▶ **Assignment**: If a line below contains "gates", add it to your tally, then answer with the tally alone.
- - -
===== src/rtl/l1_mem_arbiter.sv =====
// Merges the L1 instruction (port 0) and L1 data (port 1) lower-memory ports onto one
// downstream port; round-robin, one transaction in flight, all outputs registered.
module l1_mem_arbiter #(
  parameter int ADDR_WIDTH     = 32,
  parameter int DATA_WIDTH     = 32,
  parameter int TIMEOUT_CYCLES = 256
) (
  input  logic                  clk,
  input  logic                  rst,
  input  logic                  p0_mem_request,
  input  logic                  p0_mem_write_enable,
  input  logic [ADDR_WIDTH-1:0] p0_mem_address,
  input  logic [DATA_WIDTH-1:0] p0_mem_write_data,
  output logic [DATA_WIDTH-1:0] p0_mem_response_data,
  output logic                  p0_mem_ready,
  input  logic                  p1_mem_request,
  input  logic                  p1_mem_write_enable,
  input  logic [ADDR_WIDTH-1:0] p1_mem_address,
  input  logic [DATA_WIDTH-1:0] p1_mem_write_data,
  output logic [DATA_WIDTH-1:0] p1_mem_response_data,
  output logic                  p1_mem_ready,
  output logic                  mem_request,
  output logic                  mem_write_enable,
  output logic [ADDR_WIDTH-1:0] mem_address,
  output logic [DATA_WIDTH-1:0] mem_write_data,
  input  logic [DATA_WIDTH-1:0] mem_response_data,
  input  logic                  mem_ready,
  output logic                  timeout_err
);

  localparam int WDW = (TIMEOUT_CYCLES > 0) ? $clog2(TIMEOUT_CYCLES + 1) : 1;
  localparam logic [WDW-1:0] WDOG_LIMIT = WDW'(TIMEOUT_CYCLES);
  localparam bit WDOG_EN = (TIMEOUT_CYCLES != 0);

  typedef enum logic [1:0] {IDLE, ISSUE, RESP} state_t;

  state_t                state_q, state_d;
  logic                  last_grant_q, last_grant_d;
  logic                  winner_q, winner_d;
  logic [WDW-1:0]        wdog_q, wdog_d;
  logic                  mem_request_q, mem_request_d;
  logic                  mem_write_enable_q, mem_write_enable_d;
  logic [ADDR_WIDTH-1:0] mem_address_q, mem_address_d;
  logic [DATA_WIDTH-1:0] mem_write_data_q, mem_write_data_d;
  logic                  p0_ready_q, p0_ready_d;
  logic                  p1_ready_q, p1_ready_d;
  logic [DATA_WIDTH-1:0] p0_rdata_q, p0_rdata_d;
  logic [DATA_WIDTH-1:0] p1_rdata_q, p1_rdata_d;
  logic                  timeout_err_q, timeout_err_d;

  logic                  grant;
  logic                  wdog_hit;
  logic [DATA_WIDTH-1:0] resp_data;

  always_comb begin
    state_d            = state_q;
    last_grant_d       = last_grant_q;
    winner_d           = winner_q;
    wdog_d             = wdog_q;
    mem_request_d      = mem_request_q;
    mem_write_enable_d = mem_write_enable_q;
    mem_address_d      = mem_address_q;
    mem_write_data_d   = mem_write_data_q;
    p0_ready_d         = p0_ready_q;
    p1_ready_d         = p1_ready_q;
    p0_rdata_d         = p0_rdata_q;
    p1_rdata_d         = p1_rdata_q;
    timeout_err_d      = timeout_err_q;
    grant              = 1'b0;
    wdog_hit           = 1'b0;
    resp_data          = '0;

    case (state_q)
      IDLE: begin
        if (p0_mem_request || p1_mem_request) begin
          // On a tie the port that was not served last goes first.
          grant              = (p0_mem_request && p1_mem_request) ? ~last_grant_q : p1_mem_request;
          winner_d           = grant;
          last_grant_d       = grant;
          mem_write_enable_d = grant ? p1_mem_write_enable : p0_mem_write_enable;
          mem_address_d      = grant ? p1_mem_address     : p0_mem_address;
          mem_write_data_d   = grant ? p1_mem_write_data  : p0_mem_write_data;
          mem_request_d      = 1'b1;
          wdog_d             = '0;
          state_d            = ISSUE;
        end
      end
      ISSUE: begin
        if (WDOG_EN) begin
          wdog_d   = wdog_q + WDW'(1);
          wdog_hit = (wdog_d == WDOG_LIMIT);
        end else if (wdog_q != '1) begin
          wdog_d = wdog_q + WDW'(1);
        end
        if (mem_ready || wdog_hit) begin
          // A real completion wins over a watchdog expiry in the same cycle.
          resp_data     = (mem_ready && !mem_write_enable_q) ? mem_response_data : '0;
          timeout_err_d = timeout_err_q | ~mem_ready;
          mem_request_d = 1'b0;
          if (winner_q) begin
            p1_ready_d = 1'b1;
            p1_rdata_d = resp_data;
          end else begin
            p0_ready_d = 1'b1;
            p0_rdata_d = resp_data;
          end
          state_d = RESP;
        end
      end
      RESP: begin
        p0_ready_d = 1'b0;
        p1_ready_d = 1'b0;
        p0_rdata_d = '0;
        p1_rdata_d = '0;
        wdog_d     = '0;
        state_d    = IDLE;
      end
      default: state_d = IDLE;
    endcase
  end

  always_ff @(posedge clk) begin
    if (rst) begin
      state_q            <= IDLE;
      last_grant_q       <= 1'b1;
      winner_q           <= 1'b0;
      wdog_q             <= '0;
      mem_request_q      <= 1'b0;
      mem_write_enable_q <= 1'b0;
      mem_address_q      <= '0;
      mem_write_data_q   <= '0;
      p0_ready_q         <= 1'b0;
      p1_ready_q         <= 1'b0;
      p0_rdata_q         <= '0;
      p1_rdata_q         <= '0;
      timeout_err_q      <= 1'b0;
    end else begin
      state_q            <= state_d;
      last_grant_q       <= last_grant_d;
      winner_q           <= winner_d;
      wdog_q             <= wdog_d;
      mem_request_q      <= mem_request_d;
      mem_write_enable_q <= mem_write_enable_d;
      mem_address_q      <= mem_address_d;
      mem_write_data_q   <= mem_write_data_d;
      p0_ready_q         <= p0_ready_d;
      p1_ready_q         <= p1_ready_d;
      p0_rdata_q         <= p0_rdata_d;
      p1_rdata_q         <= p1_rdata_d;
      timeout_err_q      <= timeout_err_d;
    end
  end

  assign mem_request          = mem_request_q;
  assign mem_write_enable     = mem_write_enable_q;
  assign mem_address          = mem_address_q;
  assign mem_write_data       = mem_write_data_q;
  assign p0_mem_ready         = p0_ready_q;
  assign p1_mem_ready         = p1_ready_q;
  assign p0_mem_response_data = p0_rdata_q;
  assign p1_mem_response_data = p1_rdata_q;
  assign timeout_err          = timeout_err_q;

endmodule
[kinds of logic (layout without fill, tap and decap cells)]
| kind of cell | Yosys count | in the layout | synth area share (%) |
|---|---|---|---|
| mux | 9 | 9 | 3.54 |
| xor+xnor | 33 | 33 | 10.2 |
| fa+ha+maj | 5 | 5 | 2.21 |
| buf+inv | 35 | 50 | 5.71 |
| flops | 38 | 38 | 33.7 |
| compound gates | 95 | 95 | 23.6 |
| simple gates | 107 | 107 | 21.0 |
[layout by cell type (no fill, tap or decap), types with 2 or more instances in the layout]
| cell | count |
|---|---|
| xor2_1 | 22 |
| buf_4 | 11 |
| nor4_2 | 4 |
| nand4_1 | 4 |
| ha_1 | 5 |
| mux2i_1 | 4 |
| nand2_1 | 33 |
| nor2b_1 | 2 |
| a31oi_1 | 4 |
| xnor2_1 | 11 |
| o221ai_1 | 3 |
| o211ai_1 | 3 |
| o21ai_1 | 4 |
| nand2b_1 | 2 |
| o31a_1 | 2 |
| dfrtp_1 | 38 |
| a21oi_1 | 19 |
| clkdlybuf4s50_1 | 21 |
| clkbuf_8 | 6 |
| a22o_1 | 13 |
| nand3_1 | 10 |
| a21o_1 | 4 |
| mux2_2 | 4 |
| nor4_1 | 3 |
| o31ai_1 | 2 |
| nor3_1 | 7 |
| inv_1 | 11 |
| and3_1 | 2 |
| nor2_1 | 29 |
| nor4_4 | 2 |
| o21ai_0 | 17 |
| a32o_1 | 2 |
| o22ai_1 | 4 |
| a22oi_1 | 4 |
<file path="src/rtl/wb_pkg.sv">
// Shared codes and default widths for the registered writeback stage.
package wb_pkg;

  localparam int unsigned DATA_W_DEF = 32;
  localparam int unsigned REG_AW_DEF = 5;
  localparam int unsigned RET_W_DEF  = 32;

  localparam logic [1:0] WB_SEL_ALU = 2'b00;
  localparam logic [1:0] WB_SEL_MEM = 2'b01;
  localparam logic [1:0] WB_SEL_PC4 = 2'b10;
  localparam logic [1:0] WB_SEL_IMM = 2'b11;

  localparam logic [2:0] F3_LB  = 3'b000;
  localparam logic [2:0] F3_LH  = 3'b001;
  localparam logic [2:0] F3_LW  = 3'b010;
  localparam logic [2:0] F3_LBU = 3'b100;
  localparam logic [2:0] F3_LHU = 3'b101;

  // A halfword needs an even offset and a word needs offset zero.
  function automatic logic load_misaligned(input logic [2:0] funct3, input logic [1:0] addr_lo);
    logic mis;
    mis = 1'b0;
    case (funct3)
      F3_LH, F3_LHU: mis = addr_lo[0];
      F3_LW:         mis = (addr_lo != 2'b00);
      default:       mis = 1'b0;
    endcase
    return mis;
  endfunction

endpackage

</file>
<file path="src/rtl/wb_load_ext.sv">
// Sub-word load lane selection, sign/zero extension and misalignment detection.
module wb_load_ext
  import wb_pkg::*;
#(
  parameter int unsigned DATA_W = DATA_W_DEF
) (
  input  logic [2:0]        funct3,
  input  logic [1:0]        addr_lo,
  input  logic [DATA_W-1:0] mem_data,
  output logic [DATA_W-1:0] ext_data,
  output logic              misalign
);

  logic [7:0]  byte_lane;
  logic [15:0] half_lane;

  always_comb begin
    byte_lane = mem_data[7:0];
    case (addr_lo)
      2'd1:    byte_lane = mem_data[15:8];
      2'd2:    byte_lane = mem_data[23:16];
      2'd3:    byte_lane = mem_data[31:24];
      default: byte_lane = mem_data[7:0];
    endcase
    half_lane = addr_lo[1] ? mem_data[31:16] : mem_data[15:0];
  end

  // Unknown load sizes and LW fall through with the raw word.
  always_comb begin
    ext_data = mem_data;
    case (funct3)
      F3_LB:   ext_data = {{(DATA_W-8){byte_lane[7]}}, byte_lane};
      F3_LBU:  ext_data = {{(DATA_W-8){1'b0}}, byte_lane};
      F3_LH:   ext_data = {{(DATA_W-16){half_lane[15]}}, half_lane};
      F3_LHU:  ext_data = {{(DATA_W-16){1'b0}}, half_lane};
      default: ext_data = mem_data;
    endcase
    misalign = load_misaligned(funct3, addr_lo);
  end

endmodule

</file>
<file path="src/rtl/wb_stage_p.sv">
// Registered MEM/WB stage: source mux, load extension, x0/misalign write
// suppression and a retired-instruction counter.
module wb_stage_p
  import wb_pkg::*;
#(
  parameter int unsigned DATA_W = DATA_W_DEF,
  parameter int unsigned REG_AW = REG_AW_DEF,
  parameter int unsigned RET_W  = RET_W_DEF
) (
  input  logic              clk,
  input  logic              reset,
  input  logic              in_valid,
  input  logic              stall,
  input  logic              flush,
  input  logic              reg_write_in,
  input  logic [REG_AW-1:0] rd_in,
  input  logic [1:0]        wb_sel,
  input  logic [2:0]        funct3,
  input  logic [1:0]        addr_lo,
  input  logic [DATA_W-1:0] alu_data,
  input  logic [DATA_W-1:0] mem_data,
  input  logic [DATA_W-1:0] pc_plus4,
  input  logic [DATA_W-1:0] imm_data,
  output logic              wb_valid,
  output logic              wb_we,
  output logic [REG_AW-1:0] wb_rd,
  output logic [DATA_W-1:0] wb_data,
  output logic              wb_misalign,
  output logic [RET_W-1:0]  retired
);

  logic              valid_q, valid_d;
  logic              we_q, we_d;
  logic              mis_q, mis_d;
  logic [REG_AW-1:0] rd_q, rd_d;
  logic [DATA_W-1:0] data_q, data_d;
  logic [RET_W-1:0]  ret_q, ret_d;

  logic [DATA_W-1:0] ld_data;
  logic              ld_mis;
  logic              cap_mis;
  logic [DATA_W-1:0] src_data;

  wb_load_ext #(.DATA_W(DATA_W)) u_load_ext (
    .funct3   (funct3),
    .addr_lo  (addr_lo),
    .mem_data (mem_data),
    .ext_data (ld_data),
    .misalign (ld_mis)
  );

  always_comb begin
    src_data = alu_data;
    case (wb_sel)
      WB_SEL_MEM: src_data = ld_data;
      WB_SEL_PC4: src_data = pc_plus4;
      WB_SEL_IMM: src_data = imm_data;
      default:    src_data = alu_data;
    endcase
    cap_mis = (wb_sel == WB_SEL_MEM) & ld_mis;
  end

  // Flush beats stall; the counter tracks the instruction leaving WB.
  always_comb begin
    valid_d = valid_q;
    we_d    = we_q;
    mis_d   = mis_q;
    rd_d    = rd_q;
    data_d  = data_q;
    ret_d   = ret_q;
    if (valid_q && !stall) begin
      ret_d = ret_q + RET_W'(1);
    end
    if (flush) begin
      valid_d = 1'b0;
      we_d    = 1'b0;
      mis_d   = 1'b0;
    end else if (!stall) begin
      valid_d = in_valid;
      we_d    = in_valid & reg_write_in & (rd_in != '0) & ~cap_mis;
      mis_d   = in_valid & cap_mis;
      rd_d    = rd_in;
      data_d  = src_data;
    end
  end

  always_ff @(posedge clk) begin
    if (reset) begin
      valid_q <= 1'b0;
      we_q    <= 1'b0;
      mis_q   <= 1'b0;
      rd_q    <= '0;
      data_q  <= '0;
      ret_q   <= '0;
    end else begin
      valid_q <= valid_d;
      we_q    <= we_d;
      mis_q   <= mis_d;
      rd_q    <= rd_d;
      data_q  <= data_d;
      ret_q   <= ret_d;
    end
  end

  assign wb_valid    = valid_q;
  assign wb_we       = we_q;
  assign wb_rd       = rd_q;
  assign wb_data     = data_q;
  assign wb_misalign = mis_q;
  assign retired     = ret_q;

endmodule
</file>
- - -
▶ **Solution to this task**: 2